Data for this task
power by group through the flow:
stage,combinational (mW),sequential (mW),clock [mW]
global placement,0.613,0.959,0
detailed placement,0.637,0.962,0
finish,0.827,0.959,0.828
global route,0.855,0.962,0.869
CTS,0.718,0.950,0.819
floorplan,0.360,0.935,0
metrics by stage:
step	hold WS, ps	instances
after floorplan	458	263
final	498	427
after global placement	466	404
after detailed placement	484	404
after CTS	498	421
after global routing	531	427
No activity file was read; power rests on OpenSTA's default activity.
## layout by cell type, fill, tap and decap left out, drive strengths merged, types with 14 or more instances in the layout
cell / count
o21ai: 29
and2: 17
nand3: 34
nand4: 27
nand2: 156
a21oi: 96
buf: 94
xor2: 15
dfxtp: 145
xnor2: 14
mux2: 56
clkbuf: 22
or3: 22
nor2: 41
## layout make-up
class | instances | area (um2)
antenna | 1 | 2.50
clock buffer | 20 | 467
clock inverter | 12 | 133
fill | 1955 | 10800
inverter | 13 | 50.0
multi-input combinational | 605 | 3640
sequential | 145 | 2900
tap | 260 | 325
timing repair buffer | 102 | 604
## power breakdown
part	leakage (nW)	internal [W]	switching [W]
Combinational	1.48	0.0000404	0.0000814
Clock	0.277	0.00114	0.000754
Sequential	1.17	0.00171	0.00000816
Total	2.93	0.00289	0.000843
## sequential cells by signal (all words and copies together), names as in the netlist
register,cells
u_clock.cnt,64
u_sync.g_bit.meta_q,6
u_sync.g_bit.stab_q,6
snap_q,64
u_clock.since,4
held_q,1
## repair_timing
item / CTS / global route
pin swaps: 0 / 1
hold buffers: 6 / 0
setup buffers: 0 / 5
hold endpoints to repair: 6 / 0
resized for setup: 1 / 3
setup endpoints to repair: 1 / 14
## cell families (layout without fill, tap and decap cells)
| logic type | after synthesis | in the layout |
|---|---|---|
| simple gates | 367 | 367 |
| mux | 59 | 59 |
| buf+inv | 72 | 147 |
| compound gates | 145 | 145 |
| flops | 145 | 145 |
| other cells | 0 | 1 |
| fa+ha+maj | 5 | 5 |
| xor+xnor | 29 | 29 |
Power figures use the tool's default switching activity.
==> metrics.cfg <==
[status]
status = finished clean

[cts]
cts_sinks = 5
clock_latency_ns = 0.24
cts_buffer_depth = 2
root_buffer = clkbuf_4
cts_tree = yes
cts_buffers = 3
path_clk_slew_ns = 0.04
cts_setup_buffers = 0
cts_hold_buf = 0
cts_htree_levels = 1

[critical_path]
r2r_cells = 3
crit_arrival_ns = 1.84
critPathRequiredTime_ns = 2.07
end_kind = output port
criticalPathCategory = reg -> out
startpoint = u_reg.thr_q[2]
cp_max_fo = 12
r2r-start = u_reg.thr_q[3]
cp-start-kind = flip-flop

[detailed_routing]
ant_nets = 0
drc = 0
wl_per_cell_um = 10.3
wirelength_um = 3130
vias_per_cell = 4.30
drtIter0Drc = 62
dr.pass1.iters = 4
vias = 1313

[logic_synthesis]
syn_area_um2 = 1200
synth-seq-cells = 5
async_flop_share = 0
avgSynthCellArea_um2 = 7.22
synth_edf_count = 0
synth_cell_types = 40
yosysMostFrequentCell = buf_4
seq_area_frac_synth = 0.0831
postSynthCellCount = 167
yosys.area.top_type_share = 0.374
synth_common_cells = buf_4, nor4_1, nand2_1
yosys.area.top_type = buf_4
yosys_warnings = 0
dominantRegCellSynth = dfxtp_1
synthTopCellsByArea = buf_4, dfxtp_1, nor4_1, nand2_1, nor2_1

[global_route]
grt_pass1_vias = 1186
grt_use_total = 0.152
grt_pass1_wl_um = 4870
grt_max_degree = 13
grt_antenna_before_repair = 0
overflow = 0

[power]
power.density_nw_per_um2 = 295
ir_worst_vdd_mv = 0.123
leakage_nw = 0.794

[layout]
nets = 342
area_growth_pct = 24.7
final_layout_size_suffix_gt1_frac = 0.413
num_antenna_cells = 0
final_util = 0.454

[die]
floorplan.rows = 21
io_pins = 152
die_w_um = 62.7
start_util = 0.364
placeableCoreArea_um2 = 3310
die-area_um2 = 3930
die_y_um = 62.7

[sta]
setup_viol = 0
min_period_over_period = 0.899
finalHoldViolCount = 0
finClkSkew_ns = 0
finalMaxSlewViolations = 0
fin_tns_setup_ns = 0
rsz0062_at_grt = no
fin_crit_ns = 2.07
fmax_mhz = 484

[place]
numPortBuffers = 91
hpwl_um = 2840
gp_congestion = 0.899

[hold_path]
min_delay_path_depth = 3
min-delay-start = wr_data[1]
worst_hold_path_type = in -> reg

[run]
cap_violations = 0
===== config.mk =====
export PLATFORM = sky130hd
export DESIGN_NAME = pwr_fail_flag
export DESIGN_NICKNAME = d
export VERILOG_FILES = /design/src/rtl/pf_pkg.sv /design/src/rtl/pf_por_sync.sv /design/src/rtl/pf_base_timer.sv /design/src/rtl/pf_carry_flag.sv /design/src/rtl/pwr_fail_flag.sv
export SDC_FILE = /design/constraint.sdc
export NUM_CORES = 1
export LEC_CHECK = 0
export CORE_MARGIN = 3
export CORE_UTILIZATION = 50
export CTS_BUF_LIST = sky130_fd_sc_hd__clkbuf_16
export CTS_CLUSTER_DIAMETER = 150
export DETAILED_ROUTE_END_ITERATION = 10
export PLACE_DENSITY = 0.76
export RECOVER_POWER = 25
export SKIP_CTS_REPAIR_TIMING = 1
export SLEW_MARGIN = 20
export SYNTH_ARGS = -nofsm -noshare
export SYNTH_HDL_FRONTEND = slang
export SYNTH_SLANG_ARGS = --single-unit

===== constraint.sdc =====
create_clock -name clk -period 1.35 [get_ports clk]
set_input_delay 0.27 -clock clk [delete_from_list [all_inputs] [get_ports clk]]
set_output_delay 0.27 -clock clk [all_outputs]
set_load 0.05 [all_outputs]

===== src/rtl/pf_pkg.sv =====
// Shared constants for the cold-start carry flag.
// Assumes: all users run in one clock domain.
package pf_pkg;
    localparam int unsigned DEF_TIMER_BITS  = 16;
    localparam int unsigned DEF_SYNC_STAGES = 2;

    // Flag storage kept as one record so reset values sit in one place.
    typedef struct packed {
        logic locked;   // 1: carry edges may not set the flag
        logic flag;     // sticky carry flag
        logic carry_d;  // previous carry level for edge detect
    } flag_state_t;

    localparam flag_state_t FLAG_RESET = '{locked: 1'b1, flag: 1'b0, carry_d: 1'b0};
endpackage


===== src/rtl/pf_por_sync.sv =====
// Power-on-clear conditioner: asserts the internal active-low reset at once
// when por_clr_i rises, and releases it only after STAGES clock edges.
// Assumes: STAGES >= 2; the clock runs while power-on-clear is active.
module pf_por_sync #(
    parameter int unsigned STAGES = 2
) (
    input  logic clk_i,
    input  logic por_clr_i,
    output logic por_n_o
);
    logic [STAGES-1:0] chain_q;

    // Shift ones in after release; clear the whole chain asynchronously.
    always_ff @(posedge clk_i or posedge por_clr_i) begin
        if (por_clr_i) chain_q <= '0;
        else           chain_q <= {chain_q[STAGES-2:0], 1'b1};
    end

    assign por_n_o = chain_q[STAGES-1];
endmodule


===== src/rtl/pf_base_timer.sv =====
// Free-running base timer: counts clocks modulo 2^BITS and emits a registered
// one-clock carry pulse each time the count passes its terminal value.
// Assumes: synchronous active-low reset from the power-on-clear conditioner.
module pf_base_timer #(
    parameter int unsigned BITS = 16
) (
    input  logic clk_i,
    input  logic rst_n_i,
    output logic carry_o
);
    localparam logic [BITS-1:0] TERM = '1;

    logic [BITS-1:0] count_q;
    logic            carry_q;

    // Advance the prescaler every clock; restart it on power-on-clear.
    always_ff @(posedge clk_i) begin
        if (!rst_n_i) count_q <= '0;
        else          count_q <= count_q + 1'b1;
    end

    // Register the terminal-count strobe as the carry pulse.
    always_ff @(posedge clk_i) begin
        if (!rst_n_i) carry_q <= 1'b0;
        else          carry_q <= (count_q == TERM);
    end

    assign carry_o = carry_q;

    // the carry pulse never lasts longer than one clock.
    p_carry_one_clock_r8: assert property (@(posedge clk_i) disable iff (!rst_n_i)
        carry_q |=> !carry_q);
endmodule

Problem details
Your task for the entries above: copy exactly the span starting with the line with "die_w_um = 62.7" and going on through the line with "[hold_path]", both lines included, and nothing else.

Task answer
die_w_um = 62.7
start_util = 0.364
placeableCoreArea_um2 = 3310
die-area_um2 = 3930
die_y_um = 62.7

[sta]
setup_viol = 0
min_period_over_period = 0.899
finalHoldViolCount = 0
finClkSkew_ns = 0
finalMaxSlewViolations = 0
fin_tns_setup_ns = 0
rsz0062_at_grt = no
fin_crit_ns = 2.07
fmax_mhz = 484

[place]
numPortBuffers = 91
hpwl_um = 2840
gp_congestion = 0.899

[hold_path]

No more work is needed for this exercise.